Going to Long Beach Opera is always a gamble. Unlike more traditional opera companies, which tend to stage popular classic operas, Long Beach Opera prefers to take chances on adventurous and arty modern experiments that don’t always take flight.

For every LBO presentation that resonates as an unqualified artistic success, such as composer Tobin Stokes and librettist Heather Raffo’s unsettling 2016 Iraq War contemplation Fallujah and David Lang and Mac Wellman’s imaginatively staged, enigmatic 2014 mood piece The Difficulty of Crossing a Field, there have been occasional misfires, including a muddled 2015 interpretation of Philip Glass and Allen Ginsberg’s bombastic Hydrogen Jukebox.

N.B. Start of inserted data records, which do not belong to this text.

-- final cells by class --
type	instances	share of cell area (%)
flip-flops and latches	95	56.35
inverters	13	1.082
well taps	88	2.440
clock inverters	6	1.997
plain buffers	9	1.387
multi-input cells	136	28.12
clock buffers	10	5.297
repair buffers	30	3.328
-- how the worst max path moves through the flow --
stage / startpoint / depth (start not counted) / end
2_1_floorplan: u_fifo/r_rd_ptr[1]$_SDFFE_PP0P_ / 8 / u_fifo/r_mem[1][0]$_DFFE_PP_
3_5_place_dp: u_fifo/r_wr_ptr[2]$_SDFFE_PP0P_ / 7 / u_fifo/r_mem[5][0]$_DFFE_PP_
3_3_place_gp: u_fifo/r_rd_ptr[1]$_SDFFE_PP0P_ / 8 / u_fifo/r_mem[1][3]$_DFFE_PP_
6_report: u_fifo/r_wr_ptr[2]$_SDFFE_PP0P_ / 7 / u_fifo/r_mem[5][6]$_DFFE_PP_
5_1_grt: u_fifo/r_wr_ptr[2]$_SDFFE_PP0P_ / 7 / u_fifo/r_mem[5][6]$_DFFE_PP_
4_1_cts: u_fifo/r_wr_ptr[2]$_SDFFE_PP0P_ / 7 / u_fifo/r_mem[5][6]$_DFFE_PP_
**config.mk**
```make
export PLATFORM = sky130hd
export DESIGN_NAME = mem_stage_lsu
export DESIGN_NICKNAME = d
export VERILOG_FILES = /design/src/rtl/mem_stage_lsu.sv
export SDC_FILE = /design/constraint.sdc
export NUM_CORES = 1
export LEC_CHECK = 0
export BUFFER_PORTS_ARGS = -buffer_cell sky130_fd_sc_hd__buf_2
export CAP_MARGIN = 20
export CORE_AREA = 2 2 122 124
export CTS_BUF_LIST = sky130_fd_sc_hd__clkbuf_8
export DETAILED_ROUTE_END_ITERATION = 6
export DIE_AREA = 0 0 124 126
export PLACE_DENSITY = 0.68
export SYNTH_ARGS = -nofsm -noshare
export SYNTH_HDL_FRONTEND = slang
export SYNTH_SLANG_ARGS = --single-unit
```
**constraint.sdc**
```tcl
create_clock -name clk -period 3.9 [get_ports clk]
set_input_delay 0 -clock clk [delete_from_list [all_inputs] [get_ports clk]]
set_output_delay 0 -clock clk [all_outputs]
set_load 0.005 [all_outputs]
```
**src/rtl/mem_stage_lsu.sv**
```systemverilog
// ---------------------------------------------------------------------------
// mem_stage_lsu
//   Memory-stage load/store unit of the pipeline. Non-memory ops pass through
//   to the W registers in one cycle. Loads and stores stall the pipeline for
//   one IDLE cycle and then run a request/acknowledge bus transaction in BUS
//   until mem_ack arrives. Store lanes and data are replicated by access
//   size, and load data is aligned and sign- or zero-extended.
//
// Optional feature:
//   LSU_MISALIGN_TRAP_EN - when defined, a misaligned H/HU/W access issues no
//   bus request and no stall. It retires as a one-cycle misalign_errW with
//   reg_writeW=0. When undefined, misalign_errW is constant 0 and misaligned
//   accesses go to the bus using the address low bits as given.
//
// Ports:
//   clk, rst              clock and synchronous active-high reset
//   ALU_resultM           effective address, or result for non-memory ops
//   w_dataM               store data
//   rdM, pcplus4M         carried through to W
//   reg_writeM            register write enable of the M-stage op
//   mem_writeM            store indicator
//   result_srcM           2'b01 marks a load
//   funct3M               access size/sign (B, H, W, BU, HU)
//   mem_req/we/addr/wdata/be   data bus request side
//   mem_rdata, mem_ack    data bus response side
//   stallM                holds the EM register and all earlier stages
//   *W                    registered write-back stage outputs
// ---------------------------------------------------------------------------
module mem_stage_lsu (
    input  logic        clk,
    input  logic        rst,
    input  logic [31:0] ALU_resultM,
    input  logic [31:0] w_dataM,
    input  logic [4:0]  rdM,
    input  logic [31:0] pcplus4M,
    input  logic        reg_writeM,
    input  logic        mem_writeM,
    input  logic [1:0]  result_srcM,
    input  logic [2:0]  funct3M,
    output logic        mem_req,
    output logic        mem_we,
    output logic [31:0] mem_addr,
    output logic [31:0] mem_wdata,
    output logic [3:0]  mem_be,
    input  logic [31:0] mem_rdata,
    input  logic        mem_ack,
    output logic        stallM,
    output logic [31:0] ALU_resultW,
    output logic [31:0] read_dataW,
    output logic [4:0]  rdW,
    output logic [31:0] pcplus4W,
    output logic        reg_writeW,
    output logic [1:0]  result_srcW,
    output logic        misalign_errW
);

    typedef enum logic {
        IDLE = 1'b0,
        BUS  = 1'b1
    } state_t;

    state_t state;

    logic        is_load;
    logic        is_mem;
    logic        misalign;
    logic        trap;
    logic [3:0]  size_be;
    logic [31:0] load_data;
    logic [7:0]  load_byte;
    logic [15:0] load_half;

    // Operation classification
    always_comb begin
        is_load = (result_srcM == 2'b01);
        is_mem  = mem_writeM | is_load;
        misalign = 1'b0;
`ifdef LSU_MISALIGN_TRAP_EN
        misalign = ((funct3M[1:0] == 2'b01) && ALU_resultM[0]) ||
                   ((funct3M == 3'b010) && (ALU_resultM[1:0] != 2'b00));
`endif
        // A trapped access never leaves IDLE, so the trap only applies there.
        trap = is_mem && misalign && (state == IDLE);
    end

    // Stall: the IDLE cycle of a bus access, and every BUS cycle without ack.
    always_comb begin
        stallM = 1'b0;
        if (state == IDLE)
            stallM = is_mem && !misalign;
        else
            stallM = !mem_ack;
    end

    // Store lane enables and replicated write data by access size
    always_comb begin
        size_be   = 4'b1111;
        mem_wdata = w_dataM;
        case (funct3M[1:0])
            2'b00: begin
                size_be   = 4'b0001 << ALU_resultM[1:0];
                mem_wdata = {4{w_dataM[7:0]}};
            end
            2'b01: begin
                size_be   = 4'b0011 << {ALU_resultM[1], 1'b0};
                mem_wdata = {2{w_dataM[15:0]}};
            end
            default: begin
                size_be   = 4'b1111;
                mem_wdata = w_dataM;
            end
        endcase
    end

    // Bus request side; the EM register is held while in BUS, so these
    // stay stable until mem_ack.
    always_comb begin
        mem_addr = {ALU_resultM[31:2], 2'b00};
        mem_req  = 1'b0;
        mem_we   = 1'b0;
        mem_be   = '0;
        if (state == BUS) begin
            mem_req = 1'b1;
            mem_we  = mem_writeM;
            mem_be  = size_be;
        end
    end

    // Load lane selection and extension
    always_comb begin
        case (ALU_resultM[1:0])
            2'b00:   load_byte = mem_rdata[7:0];
            2'b01:   load_byte = mem_rdata[15:8];
            2'b10:   load_byte = mem_rdata[23:16];
            default: load_byte = mem_rdata[31:24];
        endcase
        load_half = ALU_resultM[1] ? mem_rdata[31:16] : mem_rdata[15:0];
        case (funct3M[1:0])
            2'b00: begin
                if (funct3M[2])
                    load_data = {24'h000000, load_byte};
                else
                    load_data = {{24{load_byte[7]}}, load_byte};
            end
            2'b01: begin
                if (funct3M[2])
                    load_data = {16'h0000, load_half};
                else
                    load_data = {{16{load_half[15]}}, load_half};
            end
            default: load_data = mem_rdata;
        endcase
    end

    // FSM and W registers. A bubble clears reg_writeW and misalign_errW
    // while the remaining W fields hold.
    always_ff @(posedge clk) begin
        if (rst) begin
            state         <= IDLE;
            ALU_resultW   <= '0;
            read_dataW    <= '0;
            rdW           <= '0;
            pcplus4W      <= '0;
            reg_writeW    <= 1'b0;
            result_srcW   <= '0;
            misalign_errW <= 1'b0;
        end else begin
            case (state)
                IDLE: begin
                    if (is_mem && !trap) begin
                        state         <= BUS;
                        reg_writeW    <= 1'b0;
                        misalign_errW <= 1'b0;
                    end else begin
                        ALU_resultW   <= ALU_resultM;
                        rdW           <= rdM;
                        pcplus4W      <= pcplus4M;
                        result_srcW   <= result_srcM;
                        reg_writeW    <= trap ? 1'b0 : reg_writeM;
                        misalign_errW <= trap;
                    end
                end
                BUS: begin
                    if (mem_ack) begin
                        state         <= IDLE;
                        ALU_resultW   <= ALU_resultM;
                        rdW           <= rdM;
                        pcplus4W      <= pcplus4M;
                        result_srcW   <= result_srcM;
                        reg_writeW    <= reg_writeM;
                        misalign_errW <= 1'b0;
                        if (is_load)
                            read_dataW <= load_data;
                    end else begin
                        reg_writeW    <= 1'b0;
                        misalign_errW <= 1'b0;
                    end
                end
                default: state <= IDLE;
            endcase
        end
    end

endmodule

```
==> reports/qor.log, run 1 <==
INFO  outcome        status=complete, no violations
INFO  critical_path  worstPathBufferInverterCount=2
INFO  final_layout   sequential_cell_area=2102µm²
INFO  routing        met3_wirelength=1362µm
INFO  placement      hpwl=12750µm
INFO  routing        totalWireLength=18430µm
INFO  floorplan      die-area=15620µm²
INFO  critical_path  critPathLaunchType=register
INFO  routing        viasPerCell=4.868
INFO  critical_path  worst-setup-path-type=register to output pin
INFO  final_layout   nets=1085
INFO  power          combPwrFrac=23.4%
INFO  floorplan      placement_rows=44
INFO  critical_path  worstPathRequired=3900ps
INFO  power          final_total_power=2.421mW
INFO  clock_tree     cts_tree=yes
INFO  global_route   pin_count_of_the_biggest_net_entering_global_routing=74
INFO  final_layout   synth_to_layout_area_growth=49.08%
INFO  clock_tree     cts.sinks=105
INFO  critical_path  slowest_stage=sky130_fd_sc_hd__o31ai_4
INFO  power          net-switching-power=0.7520mW
INFO  clock_tree     buffer_cell_driving_the_clock_tree_root=sky130_fd_sc_hd__clkbuf_8
INFO  global_route   number_of_global_route_vias_before_repair=5301
INFO  global_route   grt_pass1_wl=27150µm
INFO  synth          synthDominantAreaCellType=sky130_fd_sc_hd__dfxtp_1
INFO  flow_run       max_cap_violations=0
INFO  placement      count_of_input_and_output_buffers=315
INFO  synth          seq_area_frac_synth=42.48%
INFO  sta            totalNegativeSetupSlack=0ps
INFO  power          static-leakage-power=3.524nW
INFO  clock_tree     path_clk_slew=110ps
INFO  final_layout   drive_gt1_share=39.39%
INFO  critical_path  critical_path.max_fanout=73
INFO  clock_tree     postCtsResizedCells=0
INFO  synth          synth.cells.most_frequent=167 x sky130_fd_sc_hd__nand2_1, 105 x sky130_fd_sc_hd__dfxtp_1, 72 x sky130_fd_sc_hd__a21oi_1
INFO  critical_path  worst-r2r-setup-slack=1590ps
INFO  power          swShare=31.06%
INFO  power          cellPowerDensity=328.2nW/µm²
INFO  synth          ys_async_sr_fraction=0%
INFO  floorplan      chipHeight=126µm
INFO  synth          synthMostInstantiatedCell=sky130_fd_sc_hd__nand2_1
INFO  floorplan      core=14310µm²
INFO  routing        drcViolationCount=0
INFO  routing        initial_drt_markers=299
INFO  global_route   grt_usage=22.66%
INFO  floorplan      pin_count=319
INFO  sta            timing.fmax=415.6MHz
INFO  routing        drt-pass1-iter-count=5
INFO  critical_path  endpoint_kind=output pin
INFO  sta            final_min_period_over_clock_period=61.70%
INFO  clock_tree     post-cts-setup-buffer-count=0
INFO  sta            finClkSkew=11.85ps
INFO  synth          ys_types=39
INFO  sta            worst_slew_pin_slew=945.1ps
INFO  power          pwr-share-clk=28.4%
INFO  final_layout   fin_util=51.54%
INFO  sta            timing.slew.headroom=36.99%
INFO  placement      place.gp.congestion=0.7906
INFO  global_route   global_route.overflow_total=0
INFO  synth          syn-cell-area=4948µm²
INFO  placement      post_dp_cell_area=6200µm²
INFO  synth          synthDominantCellAreaShare=42.48%
INFO  synth          synthesis.instances=597
INFO  power          ir_drop=0.1638mV
INFO  routing        highest_layer=met4
INFO  critical_path  crit_chain=o31ai_4, inv_6, buf_2
INFO  final_layout   final.fill_count=1368
INFO  critical_path  critPathTopFamily=compound AO/OA/AOI/OAI gates
INFO  synth          postSynthAreaPerCell=8.289µm²
INFO  power          seqPwrFrac=48.3%
INFO  synth          synth_top_cells_by_area=sky130_fd_sc_hd__dfxtp_1 42%, sky130_fd_sc_hd__nand2_1 13%, sky130_fd_sc_hd__a21oi_1 7.3%
INFO  routing        met1Wirelength=6682µm
INFO  routing        num_vias=5511
INFO  sta            finalWorstSetupSlack=1494ps
INFO  clock_tree     cts_htree_levels=3
INFO  floorplan      initial_core_util=34.57%
INFO  sta            timing.final.max_slew_violations=0
INFO  floorplan      die_width=124µm
INFO  sta            hold_viol_final=0
INFO  critical_path  cp_slowest_stage_delay=870ps
INFO  synth          synth-seq-cells=105
INFO  final_layout   total_area_of_multi_input_combinational_cells=2235µm²
INFO  synth          dominantRegCellSynth=sky130_fd_sc_hd__dfxtp_1
INFO  global_route   antenna_violations_before_repair=1
INFO  routing        met2_length=9368µm
INFO  sta            finalSetupViolations=0
INFO  routing        drtAntennaViolNets=0
INFO  synth          yosys_warn_count=0
INFO  sta            grt_setup_unrepaired=no
INFO  clock_tree     clock_tree.buffer_depth=2
INFO  clock_tree     clock_buffer_count_from_cts=9
INFO  worst_hold_path hold_class=primary input to register
INFO  synth          synth-edff-count=0
INFO  routing        detail_route.wl_per_cell=16.28µm
INFO  final_layout   layout.cell_area.non_filler=7377µm²
INFO  clock_tree     worstSkewPairLatency=390ps
INFO  sta            fin_crit=2406ps
INFO  critical_path  crit_arrival=2410ps
INFO  power          internal-power=1.669mW
INFO  placement      post-place-ws=1605ps
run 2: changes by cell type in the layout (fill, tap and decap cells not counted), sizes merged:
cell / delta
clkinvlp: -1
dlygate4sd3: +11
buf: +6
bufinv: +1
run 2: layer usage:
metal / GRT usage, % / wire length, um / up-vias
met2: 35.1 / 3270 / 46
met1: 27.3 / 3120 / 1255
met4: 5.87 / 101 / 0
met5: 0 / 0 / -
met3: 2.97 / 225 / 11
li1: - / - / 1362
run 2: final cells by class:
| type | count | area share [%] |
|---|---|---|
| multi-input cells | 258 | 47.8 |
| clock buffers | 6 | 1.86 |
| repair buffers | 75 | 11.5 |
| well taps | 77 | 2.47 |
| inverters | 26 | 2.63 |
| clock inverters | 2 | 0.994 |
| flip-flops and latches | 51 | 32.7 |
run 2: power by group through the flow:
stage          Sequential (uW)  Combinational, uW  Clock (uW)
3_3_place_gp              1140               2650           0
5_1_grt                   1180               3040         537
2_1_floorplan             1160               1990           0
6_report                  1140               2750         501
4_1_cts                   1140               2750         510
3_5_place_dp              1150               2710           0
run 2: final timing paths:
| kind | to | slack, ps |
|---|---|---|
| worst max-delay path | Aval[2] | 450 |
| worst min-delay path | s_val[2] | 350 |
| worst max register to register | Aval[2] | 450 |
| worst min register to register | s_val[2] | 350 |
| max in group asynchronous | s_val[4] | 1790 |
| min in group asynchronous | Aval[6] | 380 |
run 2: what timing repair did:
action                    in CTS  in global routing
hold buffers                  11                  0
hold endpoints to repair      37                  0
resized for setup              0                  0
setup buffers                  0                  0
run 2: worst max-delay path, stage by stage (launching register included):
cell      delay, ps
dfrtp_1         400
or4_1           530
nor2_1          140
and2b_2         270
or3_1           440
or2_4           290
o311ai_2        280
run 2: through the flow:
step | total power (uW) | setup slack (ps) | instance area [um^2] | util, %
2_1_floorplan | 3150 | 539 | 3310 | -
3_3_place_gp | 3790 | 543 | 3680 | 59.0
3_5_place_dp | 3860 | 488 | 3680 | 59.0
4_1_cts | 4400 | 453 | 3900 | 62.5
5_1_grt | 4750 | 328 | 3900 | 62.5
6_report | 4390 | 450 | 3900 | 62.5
===== config.mk =====
export PLATFORM = sky130hd
export DESIGN_NAME = pipelined_addsub
export DESIGN_NICKNAME = d
export VERILOG_FILES = /design/src/rtl/pipelined_addsub.sv
export SDC_FILE = /design/constraint.sdc
export NUM_CORES = 1
export LEC_CHECK = 0
export CORE_ASPECT_RATIO = 0.8
export CORE_UTILIZATION = 50
export CTS_CLUSTER_DIAMETER = 30
export DETAILED_ROUTE_END_ITERATION = 10
export HOLD_SLACK_MARGIN = 0.1
export MAX_ROUTING_LAYER = met4
export PLACE_DENSITY = 0.77
export SYNTH_ARGS = -nofsm -noshare
export SYNTH_HDL_FRONTEND = slang
export SYNTH_SLANG_ARGS = --single-unit

===== constraint.sdc =====
create_clock -name clk -period 2.4 [get_ports clk]
set_input_delay 0.24 -clock clk [delete_from_list [all_inputs] [get_ports clk]]
set_output_delay 0.24 -clock clk [all_outputs]
set_load 0.03 [all_outputs]

===== src/rtl/pipelined_addsub.sv =====
// Pipelined WIDTH-bit adder/subtractor: one WIDTH/STAGES-bit ripple slice per stage,
// valid/ready handshake with whole-pipeline stall, registered result and flags.
module pipelined_addsub #(
    parameter int WIDTH  = 16,
    parameter int STAGES = 4
) (
    input  logic             clk,
    input  logic             rst_n,
    input  logic             in_valid,
    output logic             in_ready,
    input  logic [WIDTH-1:0] operand_a,
    input  logic [WIDTH-1:0] operand_b,
    input  logic             sub,
    output logic             out_valid,
    input  logic             out_ready,
    output logic [WIDTH-1:0] result,
    output logic             carry_out,
    output logic             overflow,
    output logic             zero
);

    localparam int SW = WIDTH / STAGES;
    localparam int L  = STAGES - 1;

    logic              adv;
    logic [WIDTH-1:0]  a_in      [STAGES];
    logic [WIDTH-1:0]  b_in      [STAGES];
    logic [WIDTH-1:0]  a_nx      [STAGES];
    logic [SW:0]       slice_sum [STAGES];
    logic [STAGES-1:0] c_in;
    logic [STAGES-1:0] v_in;
    logic [STAGES-1:0] c_nx;

    // a_q holds finished result slices below the stage boundary and raw A above it
    logic [WIDTH-1:0]  a_q [STAGES];
    logic [WIDTH-1:0]  b_q [STAGES];
    logic [STAGES-1:0] vld_q;
    logic [STAGES-1:0] cy_q;
    logic              ovf_q;
    logic              zero_q;

    logic              msb_cin;
    logic              ovf_nx;
    logic              zero_nx;

    assign adv      = !(out_valid && !out_ready);
    assign in_ready = adv;

    always_comb begin
        c_in = '0;
        v_in = '0;
        c_nx = '0;
        a_in[0] = operand_a;
        b_in[0] = sub ? ~operand_b : operand_b;
        c_in[0] = sub;
        v_in[0] = in_valid;
        for (int k = 1; k < STAGES; k++) begin
            a_in[k] = a_q[k-1];
            b_in[k] = b_q[k-1];
            c_in[k] = cy_q[k-1];
            v_in[k] = vld_q[k-1];
        end
        for (int k = 0; k < STAGES; k++) begin
            slice_sum[k] = {1'b0, a_in[k][k*SW +: SW]} + {1'b0, b_in[k][k*SW +: SW]}
                         + {{SW{1'b0}}, c_in[k]};
            a_nx[k] = a_in[k];
            a_nx[k][k*SW +: SW] = slice_sum[k][SW-1:0];
            c_nx[k] = slice_sum[k][SW];
        end
    end

    // Carry into the MSB recovered from the MSB sum bit and its two operand bits
    assign msb_cin = a_in[L][WIDTH-1] ^ b_in[L][WIDTH-1] ^ a_nx[L][WIDTH-1];
    assign ovf_nx  = msb_cin ^ c_nx[L];
    assign zero_nx = (a_nx[L] == '0);

    always_ff @(posedge clk or negedge rst_n) begin
        if (!rst_n) begin
            vld_q  <= '0;
            cy_q   <= '0;
            ovf_q  <= 1'b0;
            zero_q <= 1'b0;
            for (int k = 0; k < STAGES; k++) begin
                a_q[k] <= '0;
                b_q[k] <= '0;
            end
        end else if (adv) begin
            vld_q <= v_in;
            for (int k = 0; k < STAGES; k++) begin
                if (v_in[k]) begin
                    a_q[k]  <= a_nx[k];
                    b_q[k]  <= b_in[k];
                    cy_q[k] <= c_nx[k];
                end
            end
            if (v_in[L]) begin
                ovf_q  <= ovf_nx;
                zero_q <= zero_nx;
            end
        end
    end

    assign out_valid = vld_q[L];
    assign result    = a_q[L];
    assign carry_out = cy_q[L];
    assign overflow  = ovf_q;
    assign zero      = zero_q;

endmodule


* Yosys cells after proc, flatten, opt, wreduce, memory -nomap -nowiden *
Index checks and enable logic that the tools add are counted.
W data, S select, Z words.

storage, ports and cells
  word-level logic and storage cells = 36
  register bits = 122

cells by class
  muxes and demuxes = 1
  bitwise logic cells = 5
  reduce and logical (&&, ||, !) cells = 8
  add/subtract/negate cells = 8

operator list
  kind                 count
  $add A4 B4 Y5        4
  $add A5 B1 Y5        4
  $logic_not A16 Y1    1
  $mux W16             1
  $not A16 Y16         1
  $reduce_and A2 Y1    4
  $xor A1 B1 Y1        3
  $logic_not A1 Y1     2
  $logic_and A1 B1 Y1  1
  $not A1 Y1           1

* Logic depth before layout (Yosys ltp) *
Gate-level depths: netlist of the first run.

  depth after elaboration = 4
  depth in mapped cells = 8
  gate-level depth less buffers = 8

* Worst setup path before layout of the first run *
No wires, ideal clock.

  kind = input -> register
  from = input sub
  to = register a_q, in the netlist a_in[35]
  required time = 2.275 ns
  path buffers = 2
  library setup time = 0.125 ns
  slack = 0.551 ns
  cell stages on the path = 8
  data arrival time = 1.724 ns
  cells stage by stage = buf_6 buf_2 xor2_1 ha_1 a21o_1 a31oi_4 xnor2_1 mux2_2

on the way
  cells in the longest elaborated chain, start to end = 3

RTL lines
  item                           RTL line  text
  start, declared                13        input logic sub,
  $mux W16                       54        b_in[0] = sub ? ~operand_b : operand_b;
  $add A4 B4 Y5                  64        slice_sum[k] = {1'b0, a_in[k][k*SW +: SW]} + {1'b0, b_in[k][k*SW +: SW]}
  $add A5 B1 Y5 (*)              65        + {{SW{1'b0}}, c_in[k]};
  end signal, assigned by index  91        a_q[k] <= a_nx[k];
  end, declared                  35        logic [WIDTH-1:0] a_q [STAGES];

Every way passes the cells marked *; elsewhere a longest branch is shown, timed or not.
A chain may end at the register's enable or synchronous reset.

Count LBO’s production of The Invention of Morel among the interesting failures and unsuccessful experiments. Co-commissioned by Chicago Opera Theater and Long Beach Opera, the new opera, which was composed by The Police drummer Stewart Copeland with an English-language libretto by Jonathan Moore, received its local premiere Saturday night, March 17, at the Beverly O'Neill Theater in Long Beach. The opera is based on Adolfo Bioy Casares’ 1940 science-fiction novel La invención de Morel, which centers on a fugitive’s obsession with a group of tourists on a remote island, particularly a charismatic woman named Faustine (portrayed by soprano Jamie Chamberlin).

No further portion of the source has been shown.